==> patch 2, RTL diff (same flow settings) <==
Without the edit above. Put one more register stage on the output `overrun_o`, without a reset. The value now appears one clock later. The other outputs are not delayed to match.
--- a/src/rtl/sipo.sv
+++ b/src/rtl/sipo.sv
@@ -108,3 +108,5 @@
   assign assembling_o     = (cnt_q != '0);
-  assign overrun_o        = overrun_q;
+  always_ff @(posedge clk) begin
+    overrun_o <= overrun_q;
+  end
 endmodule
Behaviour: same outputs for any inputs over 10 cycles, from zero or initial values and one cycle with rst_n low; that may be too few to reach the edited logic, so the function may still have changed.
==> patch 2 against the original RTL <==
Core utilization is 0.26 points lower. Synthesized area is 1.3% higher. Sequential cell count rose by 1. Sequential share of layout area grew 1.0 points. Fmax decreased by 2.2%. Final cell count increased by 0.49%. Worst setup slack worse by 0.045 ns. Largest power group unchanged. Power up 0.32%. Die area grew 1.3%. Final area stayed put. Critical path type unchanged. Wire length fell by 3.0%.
===== config.mk =====
export PLATFORM = sky130hd
export DESIGN_NAME = parking_lot_ctrl
export DESIGN_NICKNAME = d
export VERILOG_FILES = /design/src/rtl/parking_pkg.sv /design/src/rtl/sensor_debounce.sv /design/src/rtl/parking_lot_ctrl.sv
export SDC_FILE = /design/constraint.sdc
export NUM_CORES = 1
export LEC_CHECK = 0
export BUFFER_PORTS_ARGS = -buffer_cell sky130_fd_sc_hd__clkbuf_2
export CAP_MARGIN = 20
export CORE_MARGIN = 2
export CORE_UTILIZATION = 60
export DETAILED_ROUTE_END_ITERATION = 6
export GPL_TIMING_DRIVEN = 0
export PLACE_DENSITY = 0.82
export SYNTH_ARGS = -nofsm -noshare
export SYNTH_HDL_FRONTEND = slang
export SYNTH_SLANG_ARGS = --single-unit
export TNS_END_PERCENT = 100

===== constraint.sdc =====
create_clock -name clk -period 6 [get_ports clk]
set_input_delay 0.6 -clock clk [delete_from_list [all_inputs] [get_ports clk]]
set_output_delay 0.6 -clock clk [all_outputs]
set_load 0.05 [all_outputs]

####################

#### [Work to complete]
Please set down the full listing above, word for word.

#### [Solution]
==> patch 2, RTL diff (same flow settings) <==
Without the edit above. Put one more register stage on the output `overrun_o`, without a reset. The value now appears one clock later. The other outputs are not delayed to match.
--- a/src/rtl/sipo.sv
+++ b/src/rtl/sipo.sv
@@ -108,3 +108,5 @@
   assign assembling_o     = (cnt_q != '0);
-  assign overrun_o        = overrun_q;
+  always_ff @(posedge clk) begin
+    overrun_o <= overrun_q;
+  end
 endmodule
Behaviour: same outputs for any inputs over 10 cycles, from zero or initial values and one cycle with rst_n low; that may be too few to reach the edited logic, so the function may still have changed.
==> patch 2 against the original RTL <==
Core utilization is 0.26 points lower. Synthesized area is 1.3% higher. Sequential cell count rose by 1. Sequential share of layout area grew 1.0 points. Fmax decreased by 2.2%. Final cell count increased by 0.49%. Worst setup slack worse by 0.045 ns. Largest power group unchanged. Power up 0.32%. Die area grew 1.3%. Final area stayed put. Critical path type unchanged. Wire length fell by 3.0%.
===== config.mk =====
export PLATFORM = sky130hd
export DESIGN_NAME = parking_lot_ctrl
export DESIGN_NICKNAME = d
export VERILOG_FILES = /design/src/rtl/parking_pkg.sv /design/src/rtl/sensor_debounce.sv /design/src/rtl/parking_lot_ctrl.sv
export SDC_FILE = /design/constraint.sdc
export NUM_CORES = 1
export LEC_CHECK = 0
export BUFFER_PORTS_ARGS = -buffer_cell sky130_fd_sc_hd__clkbuf_2
export CAP_MARGIN = 20
export CORE_MARGIN = 2
export CORE_UTILIZATION = 60
export DETAILED_ROUTE_END_ITERATION = 6
export GPL_TIMING_DRIVEN = 0
export PLACE_DENSITY = 0.82
export SYNTH_ARGS = -nofsm -noshare
export SYNTH_HDL_FRONTEND = slang
export SYNTH_SLANG_ARGS = --single-unit
export TNS_END_PERCENT = 100

===== constraint.sdc =====
create_clock -name clk -period 6 [get_ports clk]
set_input_delay 0.6 -clock clk [delete_from_list [all_inputs] [get_ports clk]]
set_output_delay 0.6 -clock clk [all_outputs]
set_load 0.05 [all_outputs]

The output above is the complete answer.